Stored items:
[Start of Attachment]

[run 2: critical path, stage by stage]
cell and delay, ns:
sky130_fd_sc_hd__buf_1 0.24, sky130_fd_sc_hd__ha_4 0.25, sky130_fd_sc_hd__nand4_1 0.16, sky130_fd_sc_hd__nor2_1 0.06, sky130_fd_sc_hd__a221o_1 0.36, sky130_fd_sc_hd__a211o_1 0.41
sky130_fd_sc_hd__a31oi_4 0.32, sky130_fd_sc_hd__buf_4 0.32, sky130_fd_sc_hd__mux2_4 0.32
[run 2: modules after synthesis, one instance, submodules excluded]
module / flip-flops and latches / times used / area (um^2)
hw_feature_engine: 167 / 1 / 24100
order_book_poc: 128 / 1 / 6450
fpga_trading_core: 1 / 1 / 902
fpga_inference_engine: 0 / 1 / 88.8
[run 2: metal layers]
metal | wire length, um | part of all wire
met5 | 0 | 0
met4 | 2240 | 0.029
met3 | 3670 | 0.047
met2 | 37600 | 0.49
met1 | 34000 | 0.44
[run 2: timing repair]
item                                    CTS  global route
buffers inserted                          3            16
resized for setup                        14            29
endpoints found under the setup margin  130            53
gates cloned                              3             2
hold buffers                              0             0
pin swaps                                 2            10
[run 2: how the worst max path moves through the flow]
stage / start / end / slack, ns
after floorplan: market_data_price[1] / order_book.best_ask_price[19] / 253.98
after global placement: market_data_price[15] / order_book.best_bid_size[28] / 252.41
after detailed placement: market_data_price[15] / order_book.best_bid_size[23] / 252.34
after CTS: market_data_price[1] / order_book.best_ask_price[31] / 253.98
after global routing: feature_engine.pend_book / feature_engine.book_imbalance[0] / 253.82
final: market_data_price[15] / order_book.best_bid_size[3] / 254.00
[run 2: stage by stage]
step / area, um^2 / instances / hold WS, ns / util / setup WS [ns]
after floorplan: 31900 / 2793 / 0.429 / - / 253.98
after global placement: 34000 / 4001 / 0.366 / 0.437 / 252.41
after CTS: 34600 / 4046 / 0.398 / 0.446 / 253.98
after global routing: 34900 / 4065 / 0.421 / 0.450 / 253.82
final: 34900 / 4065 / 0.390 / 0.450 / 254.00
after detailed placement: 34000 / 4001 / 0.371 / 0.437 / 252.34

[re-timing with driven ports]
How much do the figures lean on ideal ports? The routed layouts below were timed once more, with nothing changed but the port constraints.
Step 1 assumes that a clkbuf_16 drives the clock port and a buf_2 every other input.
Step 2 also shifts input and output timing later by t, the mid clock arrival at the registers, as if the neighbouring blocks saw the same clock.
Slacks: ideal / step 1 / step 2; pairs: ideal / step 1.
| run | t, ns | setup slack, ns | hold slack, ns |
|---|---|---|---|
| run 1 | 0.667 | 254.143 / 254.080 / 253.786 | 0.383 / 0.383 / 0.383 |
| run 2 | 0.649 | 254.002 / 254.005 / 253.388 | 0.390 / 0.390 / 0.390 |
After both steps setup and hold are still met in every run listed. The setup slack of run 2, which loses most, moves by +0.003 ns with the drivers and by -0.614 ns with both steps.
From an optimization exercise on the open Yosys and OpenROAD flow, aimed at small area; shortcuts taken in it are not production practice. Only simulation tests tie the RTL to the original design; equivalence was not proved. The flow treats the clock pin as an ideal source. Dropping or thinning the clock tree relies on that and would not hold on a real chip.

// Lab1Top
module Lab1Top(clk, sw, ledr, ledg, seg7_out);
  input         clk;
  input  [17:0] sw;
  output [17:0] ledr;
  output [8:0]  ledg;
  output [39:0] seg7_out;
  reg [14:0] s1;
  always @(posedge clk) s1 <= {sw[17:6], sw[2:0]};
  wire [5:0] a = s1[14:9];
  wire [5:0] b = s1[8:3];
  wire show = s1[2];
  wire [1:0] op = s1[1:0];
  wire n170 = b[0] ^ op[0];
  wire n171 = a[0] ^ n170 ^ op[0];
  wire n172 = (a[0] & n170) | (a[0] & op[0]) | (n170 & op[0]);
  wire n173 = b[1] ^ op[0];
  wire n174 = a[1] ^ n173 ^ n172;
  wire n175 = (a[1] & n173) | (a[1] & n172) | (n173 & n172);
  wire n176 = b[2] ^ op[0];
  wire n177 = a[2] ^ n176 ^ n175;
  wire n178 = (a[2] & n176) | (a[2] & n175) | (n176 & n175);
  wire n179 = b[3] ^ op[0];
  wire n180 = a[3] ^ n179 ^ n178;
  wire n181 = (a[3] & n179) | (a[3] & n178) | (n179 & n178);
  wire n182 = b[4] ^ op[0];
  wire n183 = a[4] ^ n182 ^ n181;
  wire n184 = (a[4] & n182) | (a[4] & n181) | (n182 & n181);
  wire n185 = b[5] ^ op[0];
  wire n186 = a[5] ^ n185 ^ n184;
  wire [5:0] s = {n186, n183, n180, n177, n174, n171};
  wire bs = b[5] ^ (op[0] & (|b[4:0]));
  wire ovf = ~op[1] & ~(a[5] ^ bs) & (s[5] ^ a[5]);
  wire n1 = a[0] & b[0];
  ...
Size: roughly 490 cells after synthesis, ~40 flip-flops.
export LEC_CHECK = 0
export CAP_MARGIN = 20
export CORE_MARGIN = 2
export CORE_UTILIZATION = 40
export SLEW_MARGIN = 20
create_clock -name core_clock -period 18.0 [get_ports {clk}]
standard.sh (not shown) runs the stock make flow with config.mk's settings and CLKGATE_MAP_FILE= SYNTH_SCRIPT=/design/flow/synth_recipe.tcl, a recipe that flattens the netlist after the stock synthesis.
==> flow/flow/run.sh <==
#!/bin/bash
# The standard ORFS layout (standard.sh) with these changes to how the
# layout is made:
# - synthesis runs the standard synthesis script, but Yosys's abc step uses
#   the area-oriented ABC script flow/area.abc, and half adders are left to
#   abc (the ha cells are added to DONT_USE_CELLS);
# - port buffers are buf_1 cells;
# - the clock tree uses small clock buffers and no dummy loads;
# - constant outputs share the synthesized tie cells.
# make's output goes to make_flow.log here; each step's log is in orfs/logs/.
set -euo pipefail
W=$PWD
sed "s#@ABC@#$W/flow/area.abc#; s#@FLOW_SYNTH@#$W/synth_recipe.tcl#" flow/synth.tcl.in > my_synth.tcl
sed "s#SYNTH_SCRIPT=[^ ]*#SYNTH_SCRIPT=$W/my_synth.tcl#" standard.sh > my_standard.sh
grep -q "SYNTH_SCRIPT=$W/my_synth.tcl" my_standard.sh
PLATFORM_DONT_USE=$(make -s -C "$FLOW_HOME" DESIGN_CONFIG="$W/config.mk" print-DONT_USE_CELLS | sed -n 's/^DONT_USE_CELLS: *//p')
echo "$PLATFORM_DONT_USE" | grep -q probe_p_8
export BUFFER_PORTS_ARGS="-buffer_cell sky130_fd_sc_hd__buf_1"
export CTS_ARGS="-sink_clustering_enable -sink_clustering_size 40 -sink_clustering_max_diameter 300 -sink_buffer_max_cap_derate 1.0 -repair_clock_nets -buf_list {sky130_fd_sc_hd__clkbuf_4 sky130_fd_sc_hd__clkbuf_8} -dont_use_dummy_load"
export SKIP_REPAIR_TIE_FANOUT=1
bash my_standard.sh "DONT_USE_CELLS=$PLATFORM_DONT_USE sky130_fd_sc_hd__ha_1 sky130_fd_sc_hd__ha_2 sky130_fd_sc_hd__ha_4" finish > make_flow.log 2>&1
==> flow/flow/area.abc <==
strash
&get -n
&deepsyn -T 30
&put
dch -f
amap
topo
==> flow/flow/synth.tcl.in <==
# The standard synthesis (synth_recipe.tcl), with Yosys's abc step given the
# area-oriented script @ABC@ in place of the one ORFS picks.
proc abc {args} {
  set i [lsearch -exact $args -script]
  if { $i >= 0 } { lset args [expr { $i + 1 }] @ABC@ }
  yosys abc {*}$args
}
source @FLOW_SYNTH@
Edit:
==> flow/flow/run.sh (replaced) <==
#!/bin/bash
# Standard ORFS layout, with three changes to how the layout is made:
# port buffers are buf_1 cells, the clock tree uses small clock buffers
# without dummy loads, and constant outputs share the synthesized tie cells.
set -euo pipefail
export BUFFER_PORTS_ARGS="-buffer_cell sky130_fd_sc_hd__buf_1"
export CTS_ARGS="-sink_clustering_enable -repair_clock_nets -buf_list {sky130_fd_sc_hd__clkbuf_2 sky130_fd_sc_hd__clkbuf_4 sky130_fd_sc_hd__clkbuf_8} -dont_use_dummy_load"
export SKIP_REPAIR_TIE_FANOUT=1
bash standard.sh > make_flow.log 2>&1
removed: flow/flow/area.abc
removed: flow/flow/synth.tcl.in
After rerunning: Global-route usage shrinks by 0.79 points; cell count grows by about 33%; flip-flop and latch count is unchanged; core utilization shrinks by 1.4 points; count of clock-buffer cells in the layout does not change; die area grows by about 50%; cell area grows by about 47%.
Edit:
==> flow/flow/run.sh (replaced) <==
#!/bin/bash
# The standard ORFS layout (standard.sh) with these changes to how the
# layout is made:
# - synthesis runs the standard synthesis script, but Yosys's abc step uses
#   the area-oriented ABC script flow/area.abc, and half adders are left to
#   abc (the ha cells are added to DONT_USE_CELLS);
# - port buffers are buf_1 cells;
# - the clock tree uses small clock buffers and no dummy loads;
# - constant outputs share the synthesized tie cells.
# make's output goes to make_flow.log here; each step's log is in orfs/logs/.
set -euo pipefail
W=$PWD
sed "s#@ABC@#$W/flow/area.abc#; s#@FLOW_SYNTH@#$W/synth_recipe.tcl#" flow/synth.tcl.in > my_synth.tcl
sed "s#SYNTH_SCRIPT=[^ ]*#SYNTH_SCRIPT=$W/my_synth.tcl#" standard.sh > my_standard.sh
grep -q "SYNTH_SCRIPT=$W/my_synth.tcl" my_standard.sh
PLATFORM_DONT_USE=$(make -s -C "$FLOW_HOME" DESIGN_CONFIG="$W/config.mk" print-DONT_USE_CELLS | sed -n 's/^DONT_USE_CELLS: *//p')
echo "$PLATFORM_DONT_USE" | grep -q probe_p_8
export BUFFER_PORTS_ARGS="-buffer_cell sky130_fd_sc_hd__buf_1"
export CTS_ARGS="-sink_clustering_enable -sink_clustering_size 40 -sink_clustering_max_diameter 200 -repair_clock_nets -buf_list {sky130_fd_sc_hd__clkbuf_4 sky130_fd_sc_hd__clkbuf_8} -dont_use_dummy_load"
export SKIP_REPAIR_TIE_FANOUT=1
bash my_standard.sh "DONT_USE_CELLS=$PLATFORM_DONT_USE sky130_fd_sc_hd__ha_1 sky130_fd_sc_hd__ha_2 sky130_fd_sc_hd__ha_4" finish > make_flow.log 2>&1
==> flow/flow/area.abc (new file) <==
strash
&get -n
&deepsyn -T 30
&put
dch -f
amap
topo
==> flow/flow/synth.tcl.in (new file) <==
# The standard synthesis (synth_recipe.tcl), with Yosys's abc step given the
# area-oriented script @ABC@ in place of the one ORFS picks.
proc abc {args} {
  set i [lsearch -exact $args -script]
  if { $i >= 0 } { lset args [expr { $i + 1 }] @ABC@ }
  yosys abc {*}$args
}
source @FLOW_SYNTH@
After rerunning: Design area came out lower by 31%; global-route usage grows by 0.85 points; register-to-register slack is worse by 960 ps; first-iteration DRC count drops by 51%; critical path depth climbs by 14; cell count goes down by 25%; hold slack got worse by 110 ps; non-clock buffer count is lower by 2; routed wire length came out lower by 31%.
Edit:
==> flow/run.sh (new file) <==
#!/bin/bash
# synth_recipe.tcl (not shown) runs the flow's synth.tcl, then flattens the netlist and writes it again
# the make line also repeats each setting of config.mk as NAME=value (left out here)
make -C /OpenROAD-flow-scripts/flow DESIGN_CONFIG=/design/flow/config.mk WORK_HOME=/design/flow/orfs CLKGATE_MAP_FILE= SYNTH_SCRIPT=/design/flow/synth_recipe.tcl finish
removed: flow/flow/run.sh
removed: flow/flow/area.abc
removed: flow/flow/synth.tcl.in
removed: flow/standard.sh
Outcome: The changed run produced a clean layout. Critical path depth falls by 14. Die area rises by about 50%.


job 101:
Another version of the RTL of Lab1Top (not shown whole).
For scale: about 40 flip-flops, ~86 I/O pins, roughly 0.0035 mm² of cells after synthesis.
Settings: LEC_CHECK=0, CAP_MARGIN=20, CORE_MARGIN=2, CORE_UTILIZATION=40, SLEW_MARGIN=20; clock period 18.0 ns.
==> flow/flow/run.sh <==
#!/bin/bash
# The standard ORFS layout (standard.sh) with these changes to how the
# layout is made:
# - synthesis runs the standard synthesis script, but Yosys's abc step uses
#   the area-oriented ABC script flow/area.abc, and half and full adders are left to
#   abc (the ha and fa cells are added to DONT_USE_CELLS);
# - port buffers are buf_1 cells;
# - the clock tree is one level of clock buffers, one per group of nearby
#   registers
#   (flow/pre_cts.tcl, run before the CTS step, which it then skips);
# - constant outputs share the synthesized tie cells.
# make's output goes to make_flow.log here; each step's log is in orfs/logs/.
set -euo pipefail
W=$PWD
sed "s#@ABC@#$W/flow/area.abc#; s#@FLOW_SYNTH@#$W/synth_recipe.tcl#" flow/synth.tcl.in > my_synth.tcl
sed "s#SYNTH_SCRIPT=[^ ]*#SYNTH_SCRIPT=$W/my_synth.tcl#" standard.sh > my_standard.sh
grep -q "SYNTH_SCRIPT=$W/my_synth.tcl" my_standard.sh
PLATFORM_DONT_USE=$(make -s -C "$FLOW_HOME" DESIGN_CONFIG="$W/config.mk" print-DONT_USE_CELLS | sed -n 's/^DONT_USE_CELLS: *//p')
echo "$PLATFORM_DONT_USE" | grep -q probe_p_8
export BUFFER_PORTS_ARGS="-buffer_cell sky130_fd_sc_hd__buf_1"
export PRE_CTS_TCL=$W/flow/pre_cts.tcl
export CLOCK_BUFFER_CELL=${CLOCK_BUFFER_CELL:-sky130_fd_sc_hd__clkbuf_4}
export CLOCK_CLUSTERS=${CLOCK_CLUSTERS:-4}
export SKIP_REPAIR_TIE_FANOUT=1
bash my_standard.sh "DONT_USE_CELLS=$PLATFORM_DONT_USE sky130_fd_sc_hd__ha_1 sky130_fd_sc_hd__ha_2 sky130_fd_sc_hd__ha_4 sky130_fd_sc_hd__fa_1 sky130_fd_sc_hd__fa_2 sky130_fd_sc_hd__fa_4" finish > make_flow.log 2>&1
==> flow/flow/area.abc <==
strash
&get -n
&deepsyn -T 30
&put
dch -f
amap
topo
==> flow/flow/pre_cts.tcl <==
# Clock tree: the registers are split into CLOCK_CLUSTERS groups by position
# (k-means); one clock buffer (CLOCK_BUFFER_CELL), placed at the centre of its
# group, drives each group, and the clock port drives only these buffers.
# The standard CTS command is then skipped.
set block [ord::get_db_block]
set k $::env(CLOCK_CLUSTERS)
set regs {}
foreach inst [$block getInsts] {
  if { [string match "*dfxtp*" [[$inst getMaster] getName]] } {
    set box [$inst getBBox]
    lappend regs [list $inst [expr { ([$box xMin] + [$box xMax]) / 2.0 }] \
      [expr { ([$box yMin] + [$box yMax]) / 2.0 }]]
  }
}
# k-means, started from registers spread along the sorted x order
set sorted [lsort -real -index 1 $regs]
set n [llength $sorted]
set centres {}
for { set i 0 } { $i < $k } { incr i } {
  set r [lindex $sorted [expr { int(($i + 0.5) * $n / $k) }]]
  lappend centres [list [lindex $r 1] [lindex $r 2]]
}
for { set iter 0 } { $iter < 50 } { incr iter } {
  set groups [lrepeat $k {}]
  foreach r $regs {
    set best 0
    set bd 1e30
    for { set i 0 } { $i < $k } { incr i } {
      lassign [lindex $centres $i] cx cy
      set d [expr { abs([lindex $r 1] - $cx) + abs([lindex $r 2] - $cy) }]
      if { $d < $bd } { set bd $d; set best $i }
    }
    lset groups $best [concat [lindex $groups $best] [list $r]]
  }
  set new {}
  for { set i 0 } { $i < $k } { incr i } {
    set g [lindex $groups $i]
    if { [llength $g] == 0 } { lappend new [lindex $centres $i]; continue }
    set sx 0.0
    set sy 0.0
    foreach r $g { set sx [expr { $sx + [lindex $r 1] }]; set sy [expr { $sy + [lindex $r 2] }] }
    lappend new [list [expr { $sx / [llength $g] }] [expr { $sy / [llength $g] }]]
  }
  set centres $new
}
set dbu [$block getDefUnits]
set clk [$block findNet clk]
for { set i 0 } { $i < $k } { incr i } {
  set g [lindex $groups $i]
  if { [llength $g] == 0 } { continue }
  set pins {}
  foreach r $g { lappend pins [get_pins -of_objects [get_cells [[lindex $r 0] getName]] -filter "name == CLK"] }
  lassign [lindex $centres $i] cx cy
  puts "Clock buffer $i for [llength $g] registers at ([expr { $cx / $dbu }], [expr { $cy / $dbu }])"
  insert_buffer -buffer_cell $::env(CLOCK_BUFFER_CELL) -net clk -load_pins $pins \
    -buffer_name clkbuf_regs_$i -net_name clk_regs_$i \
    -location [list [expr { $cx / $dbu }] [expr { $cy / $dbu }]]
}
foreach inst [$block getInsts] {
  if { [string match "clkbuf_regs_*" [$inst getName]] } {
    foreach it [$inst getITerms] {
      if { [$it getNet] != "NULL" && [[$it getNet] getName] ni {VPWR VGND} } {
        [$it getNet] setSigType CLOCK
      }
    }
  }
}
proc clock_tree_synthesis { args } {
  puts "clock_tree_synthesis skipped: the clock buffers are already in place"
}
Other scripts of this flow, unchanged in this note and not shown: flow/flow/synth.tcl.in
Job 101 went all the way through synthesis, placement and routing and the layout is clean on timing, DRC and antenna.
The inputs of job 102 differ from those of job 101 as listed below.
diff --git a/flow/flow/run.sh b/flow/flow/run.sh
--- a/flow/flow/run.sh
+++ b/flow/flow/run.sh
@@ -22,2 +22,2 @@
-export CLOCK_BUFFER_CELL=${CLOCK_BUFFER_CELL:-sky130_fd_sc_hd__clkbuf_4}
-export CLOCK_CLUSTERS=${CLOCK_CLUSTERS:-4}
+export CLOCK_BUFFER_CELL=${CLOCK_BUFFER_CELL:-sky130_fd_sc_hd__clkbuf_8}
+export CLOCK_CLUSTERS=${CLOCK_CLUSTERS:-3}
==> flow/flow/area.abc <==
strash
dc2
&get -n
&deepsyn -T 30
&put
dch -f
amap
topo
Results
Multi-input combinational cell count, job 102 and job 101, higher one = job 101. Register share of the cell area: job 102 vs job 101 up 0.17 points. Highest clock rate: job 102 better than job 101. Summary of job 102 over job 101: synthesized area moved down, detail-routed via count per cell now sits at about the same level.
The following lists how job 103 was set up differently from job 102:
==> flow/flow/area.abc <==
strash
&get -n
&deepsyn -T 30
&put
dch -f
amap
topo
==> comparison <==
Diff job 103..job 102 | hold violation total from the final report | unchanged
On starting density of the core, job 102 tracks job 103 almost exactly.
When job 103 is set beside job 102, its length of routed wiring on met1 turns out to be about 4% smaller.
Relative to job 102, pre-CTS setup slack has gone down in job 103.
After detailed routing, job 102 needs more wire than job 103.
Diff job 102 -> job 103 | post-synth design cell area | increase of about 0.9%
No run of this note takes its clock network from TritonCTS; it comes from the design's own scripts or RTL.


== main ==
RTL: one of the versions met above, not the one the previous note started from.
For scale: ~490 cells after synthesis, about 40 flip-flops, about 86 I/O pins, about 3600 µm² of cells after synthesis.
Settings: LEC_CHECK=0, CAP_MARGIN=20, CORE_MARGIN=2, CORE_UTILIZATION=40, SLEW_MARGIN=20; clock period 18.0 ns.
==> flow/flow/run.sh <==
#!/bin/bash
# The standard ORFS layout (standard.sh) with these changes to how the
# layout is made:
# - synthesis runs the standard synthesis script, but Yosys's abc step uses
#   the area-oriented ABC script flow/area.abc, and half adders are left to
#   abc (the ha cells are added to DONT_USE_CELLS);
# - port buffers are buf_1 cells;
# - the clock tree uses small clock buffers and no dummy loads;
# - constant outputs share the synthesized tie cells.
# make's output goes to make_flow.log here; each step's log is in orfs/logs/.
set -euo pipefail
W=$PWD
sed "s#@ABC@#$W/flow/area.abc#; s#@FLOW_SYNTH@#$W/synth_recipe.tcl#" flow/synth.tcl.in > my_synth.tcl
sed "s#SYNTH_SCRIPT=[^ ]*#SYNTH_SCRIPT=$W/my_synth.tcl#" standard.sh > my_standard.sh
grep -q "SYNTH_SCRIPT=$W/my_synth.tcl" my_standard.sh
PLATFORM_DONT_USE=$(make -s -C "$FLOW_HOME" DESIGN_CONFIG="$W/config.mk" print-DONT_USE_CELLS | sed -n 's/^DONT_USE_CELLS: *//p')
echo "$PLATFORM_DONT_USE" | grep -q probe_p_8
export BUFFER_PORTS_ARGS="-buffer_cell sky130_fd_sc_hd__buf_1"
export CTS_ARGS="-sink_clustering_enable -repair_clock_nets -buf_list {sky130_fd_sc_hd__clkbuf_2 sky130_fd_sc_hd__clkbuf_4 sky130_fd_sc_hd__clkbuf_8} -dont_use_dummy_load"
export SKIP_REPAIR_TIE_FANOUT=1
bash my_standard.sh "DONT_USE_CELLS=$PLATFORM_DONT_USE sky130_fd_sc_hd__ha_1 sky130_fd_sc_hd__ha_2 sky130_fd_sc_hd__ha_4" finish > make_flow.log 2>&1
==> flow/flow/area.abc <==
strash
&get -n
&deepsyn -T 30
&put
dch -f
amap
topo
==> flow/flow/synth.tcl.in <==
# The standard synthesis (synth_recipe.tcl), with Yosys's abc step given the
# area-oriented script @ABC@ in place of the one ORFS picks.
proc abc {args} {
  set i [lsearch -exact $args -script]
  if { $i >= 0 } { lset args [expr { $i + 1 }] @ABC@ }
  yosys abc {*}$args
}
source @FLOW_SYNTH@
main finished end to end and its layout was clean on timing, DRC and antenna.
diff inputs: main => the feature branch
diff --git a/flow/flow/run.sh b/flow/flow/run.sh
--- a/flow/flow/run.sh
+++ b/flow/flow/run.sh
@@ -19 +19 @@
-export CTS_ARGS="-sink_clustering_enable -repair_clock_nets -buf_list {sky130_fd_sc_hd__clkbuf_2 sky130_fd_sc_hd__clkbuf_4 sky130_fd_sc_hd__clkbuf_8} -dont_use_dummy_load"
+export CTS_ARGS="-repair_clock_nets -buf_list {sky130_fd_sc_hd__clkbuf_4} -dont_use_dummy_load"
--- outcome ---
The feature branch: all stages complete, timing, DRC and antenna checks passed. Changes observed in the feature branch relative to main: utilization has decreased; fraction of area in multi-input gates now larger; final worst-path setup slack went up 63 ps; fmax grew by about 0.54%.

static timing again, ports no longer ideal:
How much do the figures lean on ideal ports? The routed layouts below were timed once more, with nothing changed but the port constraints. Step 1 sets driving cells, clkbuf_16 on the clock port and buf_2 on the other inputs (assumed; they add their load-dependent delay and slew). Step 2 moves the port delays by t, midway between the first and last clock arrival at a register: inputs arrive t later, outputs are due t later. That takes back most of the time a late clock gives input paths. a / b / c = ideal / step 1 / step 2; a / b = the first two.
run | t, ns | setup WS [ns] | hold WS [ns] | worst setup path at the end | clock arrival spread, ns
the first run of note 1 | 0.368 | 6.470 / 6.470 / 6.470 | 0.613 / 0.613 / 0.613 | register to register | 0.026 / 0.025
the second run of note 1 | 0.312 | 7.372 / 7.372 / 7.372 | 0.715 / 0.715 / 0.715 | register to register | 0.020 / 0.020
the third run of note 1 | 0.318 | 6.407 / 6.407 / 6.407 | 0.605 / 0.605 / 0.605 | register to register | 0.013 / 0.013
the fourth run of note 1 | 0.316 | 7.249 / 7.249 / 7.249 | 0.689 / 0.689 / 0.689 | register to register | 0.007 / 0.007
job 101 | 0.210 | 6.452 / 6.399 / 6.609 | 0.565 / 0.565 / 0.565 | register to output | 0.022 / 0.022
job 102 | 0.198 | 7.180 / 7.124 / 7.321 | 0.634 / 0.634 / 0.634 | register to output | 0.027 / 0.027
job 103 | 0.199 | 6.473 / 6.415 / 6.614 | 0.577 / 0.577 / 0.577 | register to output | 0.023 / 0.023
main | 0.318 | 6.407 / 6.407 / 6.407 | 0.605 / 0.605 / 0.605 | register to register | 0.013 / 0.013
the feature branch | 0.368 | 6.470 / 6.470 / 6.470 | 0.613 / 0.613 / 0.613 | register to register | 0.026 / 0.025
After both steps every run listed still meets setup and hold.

[End of Attachment]

AIM OF THE EXERCISE ::
Using the data above, reproduce exactly the lines from the line that contains "step / area, um^2" through the line that contains "[re-timing with driven ports]", including both.

RESPONSE ::
step / area, um^2 / instances / hold WS, ns / util / setup WS [ns]
after floorplan: 31900 / 2793 / 0.429 / - / 253.98
after global placement: 34000 / 4001 / 0.366 / 0.437 / 252.41
after CTS: 34600 / 4046 / 0.398 / 0.446 / 253.98
after global routing: 34900 / 4065 / 0.421 / 0.450 / 253.82
final: 34900 / 4065 / 0.390 / 0.450 / 254.00
after detailed placement: 34000 / 4001 / 0.371 / 0.437 / 252.34

[re-timing with driven ports]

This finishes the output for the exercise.